Brian, thanks for finding and posting the photo :up:

Allen, two or three years ago, I tried contacting some folks in efforts to track down Earl Kelley, but to no avail. As I mentioned in one of the Sprint Car threads, Kelley was a pilot with Pan-Am Airlines and primarily raced Super Modifieds at San Jose Speedway, though he also raced a conventional front engined Sprint Car in Northern California.

As I mentioned earlier in this thread, I curiously found not a single mention of Kelley campaigning the rear engined car in the Golden State Classic series. I have to dig more deeply. Columnists covering the Golden State Classic series usually were quite good about detailing the more interesting and unique cars. That's why I'm surprised to have not run across any mention of the Kelley car.

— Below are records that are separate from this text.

$ cat src/rtl/fifo_defs.sv
// Shared defaults for the byte-stream FIFO controller and its 64x8 dual-port RAM.
//   DW_DEF       : data width (must match the RAM word width)
//   AW_DEF       : address width; depth is 2**AW_DEF
//   AF_LEVEL_DEF : occupancy at or above which almost_full asserts
//   DEPTH        : number of entries for the default address width
//   fifo_depth() : number of entries for a given address width
package fifo_defs;

  localparam int unsigned DW_DEF       = 8;
  localparam int unsigned AW_DEF       = 6;
  localparam int unsigned AF_LEVEL_DEF = 56;
  localparam int unsigned DEPTH        = 1 << AW_DEF;

  function automatic int unsigned fifo_depth(input int unsigned aw);
    return 1 << aw;
  endfunction

endpackage

$ cat src/rtl/fifo_ptr.sv
// AW-bit wrapping pointer with enable. Wraps naturally from 2**AW-1 to 0.
//   clk   : system clock
//   rst_n : asynchronous active-low reset, pointer returns to 0
//   en    : advance the pointer by one this cycle
//   ptr   : current pointer value
module fifo_ptr
  import fifo_defs::*;
#(
  parameter int unsigned AW = AW_DEF
) (
  input  logic          clk,
  input  logic          rst_n,
  input  logic          en,
  output logic [AW-1:0] ptr
);

  always_ff @(posedge clk or negedge rst_n) begin
    if (!rst_n) begin
      ptr <= '0;
    end else if (en) begin
      ptr <= ptr + AW'(1);
    end
  end

endmodule

$ cat src/rtl/fifo_ctrl_dp.sv
// Synchronous FIFO controller sitting directly upstream of a true dual-port RAM.
// RAM port 1 is the write port, RAM port 2 is read-only. The RAM's registered
// q2 is passed straight through as rd_data and qualified by rd_valid.
//   clk, rst_n          : clock, asynchronous active-low reset
//   wr_en, wr_data      : push request and data
//   rd_en               : pop request
//   rd_data, rd_valid   : pop data (from ram_q2) and its strobe, one cycle after the pop
//   full, empty         : registered occupancy flags
//   almost_full         : registered, count >= AF_LEVEL
//   count               : registered occupancy 0..2**AW
//   overflow, underflow : one-cycle pulses for a rejected push / pop
//   ram_we1/add1/d1     : RAM write port
//   ram_we2/add2/d2     : RAM read port (write side tied off)
//   ram_q2              : RAM registered read data
module fifo_ctrl_dp
  import fifo_defs::*;
#(
  parameter int unsigned DW       = DW_DEF,
  parameter int unsigned AW       = AW_DEF,
  parameter int unsigned AF_LEVEL = AF_LEVEL_DEF
) (
  input  logic          clk,
  input  logic          rst_n,
  input  logic          wr_en,
  input  logic [DW-1:0] wr_data,
  input  logic          rd_en,
  output logic [DW-1:0] rd_data,
  output logic          rd_valid,
  output logic          full,
  output logic          empty,
  output logic          almost_full,
  output logic [AW:0]   count,
  output logic          overflow,
  output logic          underflow,
  output logic          ram_we1,
  output logic [AW-1:0] ram_add1,
  output logic [DW-1:0] ram_d1,
  output logic          ram_we2,
  output logic [AW-1:0] ram_add2,
  output logic [DW-1:0] ram_d2,
  input  logic [DW-1:0] ram_q2
);

  localparam logic [AW:0] DEPTH_CNT = (AW+1)'(fifo_depth(AW));
  localparam logic [AW:0] AF_CNT    = (AW+1)'(AF_LEVEL);

  logic          push_ok;
  logic          pop_ok;
  logic [AW-1:0] wr_ptr;
  logic [AW-1:0] rd_ptr;
  logic [AW:0]   count_nxt;

  // Acceptance uses the registered flags, so at full a simultaneous push is
  // refused while the pop proceeds, and at empty the reverse.
  assign push_ok = wr_en & ~full;
  assign pop_ok  = rd_en & ~empty;

  fifo_ptr #(.AW(AW)) u_wr_ptr (
    .clk   (clk),
    .rst_n (rst_n),
    .en    (push_ok),
    .ptr   (wr_ptr)
  );

  fifo_ptr #(.AW(AW)) u_rd_ptr (
    .clk   (clk),
    .rst_n (rst_n),
    .en    (pop_ok),
    .ptr   (rd_ptr)
  );

  always_comb begin
    count_nxt = count;
    if (push_ok && !pop_ok) begin
      count_nxt = count + (AW+1)'(1);
    end else if (pop_ok && !push_ok) begin
      count_nxt = count - (AW+1)'(1);
    end
  end

  // Flags are derived from count_nxt so they are registered alongside count.
  always_ff @(posedge clk or negedge rst_n) begin
    if (!rst_n) begin
      count       <= '0;
      empty       <= 1'b1;
      full        <= 1'b0;
      almost_full <= 1'b0;
      rd_valid    <= 1'b0;
      overflow    <= 1'b0;
      underflow   <= 1'b0;
    end else begin
      count       <= count_nxt;
      empty       <= (count_nxt == '0);
      full        <= (count_nxt == DEPTH_CNT);
      almost_full <= (count_nxt >= AF_CNT);
      rd_valid    <= pop_ok;
      overflow    <= wr_en & full;
      underflow   <= rd_en & empty;
    end
  end

  assign ram_we1  = push_ok;
  assign ram_add1 = wr_ptr;
  assign ram_d1   = wr_data;
  assign ram_we2  = 1'b0;
  assign ram_add2 = rd_ptr;
  assign ram_d2   = '0;
  assign rd_data  = ram_q2;

endmodule

$ cat config.mk
export PLATFORM = sky130hd
export DESIGN_NAME = fifo_ctrl_dp
export DESIGN_NICKNAME = d
export VERILOG_FILES = /design/src/rtl/fifo_defs.sv /design/src/rtl/fifo_ptr.sv /design/src/rtl/fifo_ctrl_dp.sv
export SDC_FILE = /design/constraint.sdc
export NUM_CORES = 1
export LEC_CHECK = 0
export ABC_AREA = 1
export CAP_MARGIN = 20
export CELL_PAD_IN_SITES_DETAIL_PLACEMENT = 0
export CELL_PAD_IN_SITES_GLOBAL_PLACEMENT = 1
export CORE_UTILIZATION = 31
export DETAILED_ROUTE_END_ITERATION = 12
export PLACE_DENSITY = 0.86
export RECOVER_POWER = 50
export SLEW_MARGIN = 10
export SYNTH_ARGS = -nofsm -noshare
export SYNTH_HDL_FRONTEND = slang
export SYNTH_HIERARCHICAL = 1
export SYNTH_SLANG_ARGS = --single-unit
$ cat constraint.sdc
create_clock -name clk -period 3.1 [get_ports clk]
set_input_delay 0.62 -clock clk [delete_from_list [all_inputs] [get_ports clk]]
set_output_delay 0.62 -clock clk [all_outputs]
set_load 0.01 [all_outputs]
==> results.txt, run 1 <==
Syn Inst Count: 194
H-Tree Depth: 1
CTS sink cnt: 25
Crit-path max FO: 3
Clock latency on the worst-skew pair: 0.27 ns
Reg-to-reg slack, setup: 1.18 ns
Finished Layout Cells: 279
Die height: 72.0 µm
Largest net degree at the start of global routing: 26
Setup WS pre-CTS: 0.633 ns
Post-CTS setup buffers: 0
Final-layout fill cell count: 496
Worst slew pin tran: 1.36 ns
DRC violations left: 0
Worst setup margin: 0.570 ns
Fin Hold WS: 0.505 ns
Total GRT Usage: 10.8%
# Max-Cap Violations: 0
Relative slew slack: 9.45%
Final Net Count: 237
Worst min path class: reg -> reg
Layout area overhead: 17.3%
Top flop regs: count x7, u_rd_ptr/ptr x6, u_wr_ptr/ptr x6
RD Place Congestion: 0.739
Row cnt: 25
Vias per std cell: 3.97
Fmax achieved: 395 MHz
Core ar.: 4720 µm²
Top cell type's share of synthesized area: 39.5%
Port bufs: 29
DR iter-0 viols: 26
CTS Buffer Depth: 2
# diodes: 0
Largest cells by area after synthesis: dfrtp_1 40%, nand2_1 15%, buf_4 12%
Mapped Area: 1520 µm²
Final TNS setup: 0 ns
Num ports: 71
PD cells: 909 nW/µm²
CTS Root Cell: clkbuf_8
Post-synth top area cell: dfrtp_1
CTS tree: built
Post-route clock period utilization: 81.6%
Full die area: 5190 µm²
Worst IR Drop VDD: 0.436 mV
Post-CTS sizing: 0
DRT Wirelength: 2.56 mm
RSZ-0062 raised after global routing: false
First-pass detailed-route iteration total: 4
Placed insts: 275
Yosys warning count: 6
Max Slew Vio Count: 0
Vias in the first global route: 1022
Share of post-route cells with drive strength above 1: 8.96%
Worst EP required: 2.48 ns
Yosys cell types: 19
Fin. Hold Viols: 0
Max FFs per register: 7
Worst Path Arrival: 1.91 ns
CTS clk-pin slew, worst paths: 0.09 ns
Via Count: 1107
FF+latch count, synth: 25
First-pass GRT wire length: 4.40 mm
Post-layout min period: 2.53 ns
Post-DRT Antenna Nets: 0
Hold-fix buffers at CTS: 0
Die width: 72.0 µm
Initial antenna violation count: 0
WL/cell: 9.19 µm
Critical path class: in -> out
Setup crit start kind: input pin
DP HPWL: 1.98 mm
Top reg by flops: count
GRT overflow: 0
Crit. End Element: output port
Final setup viols: 0
Status: finished clean
Sequential share of the synthesized area: 41.2%
Initial Util: 32.2%
LEAKAGE: 0.000916 µW
Mapped Avg Cell Area: 7.84 µm²
Setup Skew: 0.00532 ns
Num CTS Buffers: 3
==> power by group <==
part	switching (µW)	total (µW)	internal, µW
clock	104	194	90.0
combinational	411	818	407
sequential	147	609	463
total	662	1620	959
==> cell type report <==
type	count	area [µm²]	share of cell area [%]
flip-flops and latches	25	627	35.2
clock buffers	3	41.3	2.32
well taps	67	83.8	4.70
repair buffers	31	298	16.7
inverters	28	105	5.89
clock inverters	1	5.00	0.281
multi-input cells	124	623	34.9
==> final timing paths <==
| kind | startpoint | to | depth (start not counted) |
|---|---|---|---|
| max | wr_en | ram_we1 | 4 |
| max in group asynchronous | rst_n | full$_DFF_PN0_ | 2 |
| min reg2reg | u_wr_ptr/ptr[5]$_DFFE_PN0P_ | u_wr_ptr/ptr[5]$_DFFE_PN0P_ | 2 |
| max reg2reg | empty$_DFF_PN1_ | almost_full$_DFF_PN0_ | 8 |
| min | u_wr_ptr/ptr[5]$_DFFE_PN0P_ | u_wr_ptr/ptr[5]$_DFFE_PN0P_ | 2 |
| min in group asynchronous | rst_n | u_wr_ptr/ptr[4]$_DFFE_PN0P_ | 2 |
==> stage by stage <==
stage | power [µW] | util (%) | cell area, µm²
6_report | 1620 | 37.7 | 1780
4_1_cts | 1650 | 38.1 | 1800
5_1_grt | 1780 | 37.7 | 1780
3_3_place_gp | 1440 | 37.1 | 1750
2_1_floorplan | 1110 | - | 1550
3_5_place_dp | 1450 | 37.1 | 1750
==> cell usage in the layout (no fill, tap or decap), types with 3 or more instances in the layout <==
cell type / instances
nand3b_1: 3
nand3_1: 15
nand2_2: 5
nor2_2: 5
clkbuf_8: 3
o21ai_0: 4
inv_1: 28
xor2_1: 5
nand2_1: 59
conb_1: 9
ha_1: 4
clkdlybuf4s50_1: 26
dfrtp_1: 24
dlygate4sd3_1: 3
nor2_1: 10
==> cells by family (layout without fill, tap and decap cells) <==
| group | count (synthesis) | in the layout | synth area share [%] |
|---|---|---|---|
| DFF | 25 | 25 | 41.2 |
| muxes | 2 | 2 | 1.48 |
| other | 1 | 9 | 0.247 |
| buffers and inverters | 53 | 63 | 19.3 |
| xor gates and xnor gates | 5 | 5 | 2.88 |
| AOI/OAI and AO/OA | 5 | 5 | 2.39 |
| adders and majority gates | 4 | 4 | 3.29 |
| and+or+nand+nor | 99 | 99 | 29.2 |
==> critical path, cell delays in order <==
cell,delay (ns)
dlygate4sd3_1,0.58
inv_1,0.06
nor2_2,0.10
clkdlybuf4s50_1,0.55
==> routing by layer <==
metal / vias up / share of wire (%) / wire, µm / track usage [%]
met5: - / 0 / 0 / 0
met4: 0 / 0.74 / 19 / 2.18
met3: 4 / 4.4 / 113 / 3.19
met2: 26 / 47 / 1200 / 18.2
met1: 488 / 48 / 1230 / 13.9
li1: 589 / - / - / -
==> synthesized netlist by cell type <==
library cell	instances
xor2_1	5
dfrtp_1	24
nor2_1	9
conb_1	1
o21ai_4	1
dfstp_2	1
nand3b_1	3
nand4_1	1
ha_1	4
mux2_2	2
buf_4	25
nand2_1	59
inv_1	28
nand2_2	5
o21ai_0	4
nor2_2	5
nand2_4	1
nand3_1	15
nor2_4	1
Power figures use the tool's default switching activity.
==> inputs of run 2 (changes only) <==
--- a/config.mk
+++ b/config.mk
@@ -9,9 +9,9 @@
 export CAP_MARGIN = 20
 export CELL_PAD_IN_SITES_DETAIL_PLACEMENT = 0
 export CELL_PAD_IN_SITES_GLOBAL_PLACEMENT = 1
-export CORE_UTILIZATION = 31
+export CORE_UTILIZATION = 28
 export DETAILED_ROUTE_END_ITERATION = 12
-export PLACE_DENSITY = 0.86
+export PLACE_DENSITY = 0.79
 export RECOVER_POWER = 50
 export SLEW_MARGIN = 10
 export SYNTH_ARGS = -nofsm -noshare
==> constraint.sdc (replaced) <==
create_clock -name clk -period 2.6 [get_ports clk]
set_input_delay 0.52 -clock clk [delete_from_list [all_inputs] [get_ports clk]]
set_output_delay 0.52 -clock clk [all_outputs]
set_load 0.01 [all_outputs]
==> results.txt, run 2 (synthesized netlist as in run 1, its figures left out) <==
Post-DRT Antenna Nets: 0
Fin Hold WS: 0.505 ns
FF-to-FF path depth: 10
# Max-Cap Violations: 0
RD Place Congestion: 0.808
CTS tree: built
Final setup viols: 0
Fin. Hold Viols: 0
Final Net Count: 237
Worst Path Arrival: 1.81 ns
Row cnt: 26
First-pass detailed-route iteration total: 4
Post-CTS setup buffers: 0
Final instance area: 1790 µm²
Hold-fix buffers at CTS: 0
PD cells: 1090 nW/µm²
R2r endpoint: full$_DFF_PN0_
Commonest cells after routing, fill and taps aside: 59 x nand2_1, 28 x inv_1, 26 x clkdlybuf4s50_1, 24 x dfrtp_1, 15 x nand3_1
Crit-path max FO: 3
Worst IR Drop VDD: 0.344 mV
CTS clk-pin slew, worst paths: 0.09 ns
Reg-to-reg slack, setup: 0.81 ns
Crit-path cells: dlygate4sd3_1, inv_1, nor2_2, clkdlybuf4s50_1
DR iter-0 viols: 25
Top reg by flops: count
Worst min path class: reg -> reg
Post-route clock period utilization: 89.8%
GRT overflow: 0
Setup Skew: 0.00249 ns
Core ar.: 5170 µm²
Hold-critical path depth: 2
Num CTS Buffers: 3
Placed Area: 1760 µm²
Num ports: 71
Final TNS setup: 0 ns
Die width: 75.7 µm
Largest net degree at the start of global routing: 26
Max FFs per register: 7
First-pass GRT wire length: 4.74 mm
Relative slew slack: 7.86%
Share of post-route cells with drive strength above 1: 9.43%
HP Start: u_wr_ptr/ptr[5]$_DFFE_PN0P_
Setup crit start kind: input pin
Vias in the first global route: 1052
Post-CTS sizing: 0
R2r startpoint: full$_DFF_PN0_
RSZ-0062 raised after global routing: false
Via Count: 1134
CTS Buffer Depth: 2
Total GRT Usage: 11.1%
Max Slew Vio Count: 0
Post-layout min period: 2.33 ns
Top flop regs: count x7, u_rd_ptr/ptr x6, u_wr_ptr/ptr x6
Full die area: 5730 µm²
Most common cell after layout, fill and taps aside: nand2_1
Initial antenna violation count: 0
Vias per std cell: 4.02
Die height: 75.7 µm
Worst slew pin tran: 1.38 ns
DP HPWL: 2.06 mm
Initial Util: 29.4%
H-Tree Depth: 1
Final-layout fill cell count: 535
Critical path class: in -> out
CP max stage delay: 0.58 ns
CTS sink cnt: 25
LEAKAGE: 0.000917 µW
Layout area overhead: 18.0%
# diodes: 0
Worst EP required: 2.08 ns
CTS Root Cell: clkbuf_8
Port bufs: 29
WL/cell: 9.76 µm
Fmax achieved: 428 MHz
Worst path slowest cell: dlygate4sd3_1
DRC violations left: 0
Status: finished clean
Clock latency on the worst-skew pair: 0.27 ns
DRT Wirelength: 2.75 mm
Crit. End Element: output port
End of the worst hold path: u_wr_ptr/ptr[5]$_DFFE_PN0P_
-- run 2: cell count changes in the layout (fill, tap and decap cells not counted) --
cell,delta
nor2_1,-1
nor2_4,+1
-- run 2: metrics by stage --
step | worst slack (ns) | util (%) | total power, µW | instances
floorplan | 1.01 | - | 1320 | 202
global placement | 0.292 | 33.9 | 1720 | 278
detailed placement | 0.315 | 33.9 | 1740 | 278
CTS | 0.303 | 34.8 | 1990 | 282
global route | 0.145 | 34.7 | 2160 | 282
finish | 0.266 | 34.7 | 1950 | 282
-- run 2: worst max-delay path by stage --
stage | startpoint | to | slack (ns)
2_1_floorplan | wr_en | empty$_DFF_PN1_ | 1.01
3_3_place_gp | wr_en | ram_we1 | 0.29
3_5_place_dp | wr_en | ram_we1 | 0.31
4_1_cts | wr_en | ram_we1 | 0.30
5_1_grt | wr_en | full$_DFF_PN0_ | 0.15
6_report | wr_en | ram_we1 | 0.27
-- run 2: cell type report --
type,count,area (µm²),area share (%)
clock buffers,3,41.3,2.30
repair buffers,31,298,16.6
inverters,28,105,5.86
flip-flops and latches,25,627,34.9
well taps,70,87.6,4.88
clock inverters,1,5.00,0.279
multi-input cells,124,631,35.1
-- run 2: power by group --
| part | switching [µW] | internal, µW |
|---|---|---|
| Sequential | 180 | 552 |
| Combinational | 497 | 487 |
| Clock | 130 | 107 |
-- run 2: critical path: cells and delay by family --
family | cells | cell delay, ns
buf+inv | 3 | 1.19
simple gates | 1 | 0.10
-- run 2: routing by layer --
layer	GRT usage (%)	vias to the layer above	share of wire, %
li1	-	586	-
met2	18.4	31	47
met3	3.04	5	5.8
met4	3.91	0	1.1
met5	0	-	0
met1	14.0	512	46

Those GSC races were truly among the biggest Super Modifieds events ever as cars and drivers from across the country made the trek to Central/Northern California to compete. A great mix of every type of open wheel car being run at the time - rear engined, ex-Indy roadsters, uprights, Sprints, homebuilt specials.

And I had no luck at all in finding San Jose Speedway's "Run What Ya Brung" type event. A one off race open to any type of car that passed safety inspection. I recall a "Formula car" being mentioned.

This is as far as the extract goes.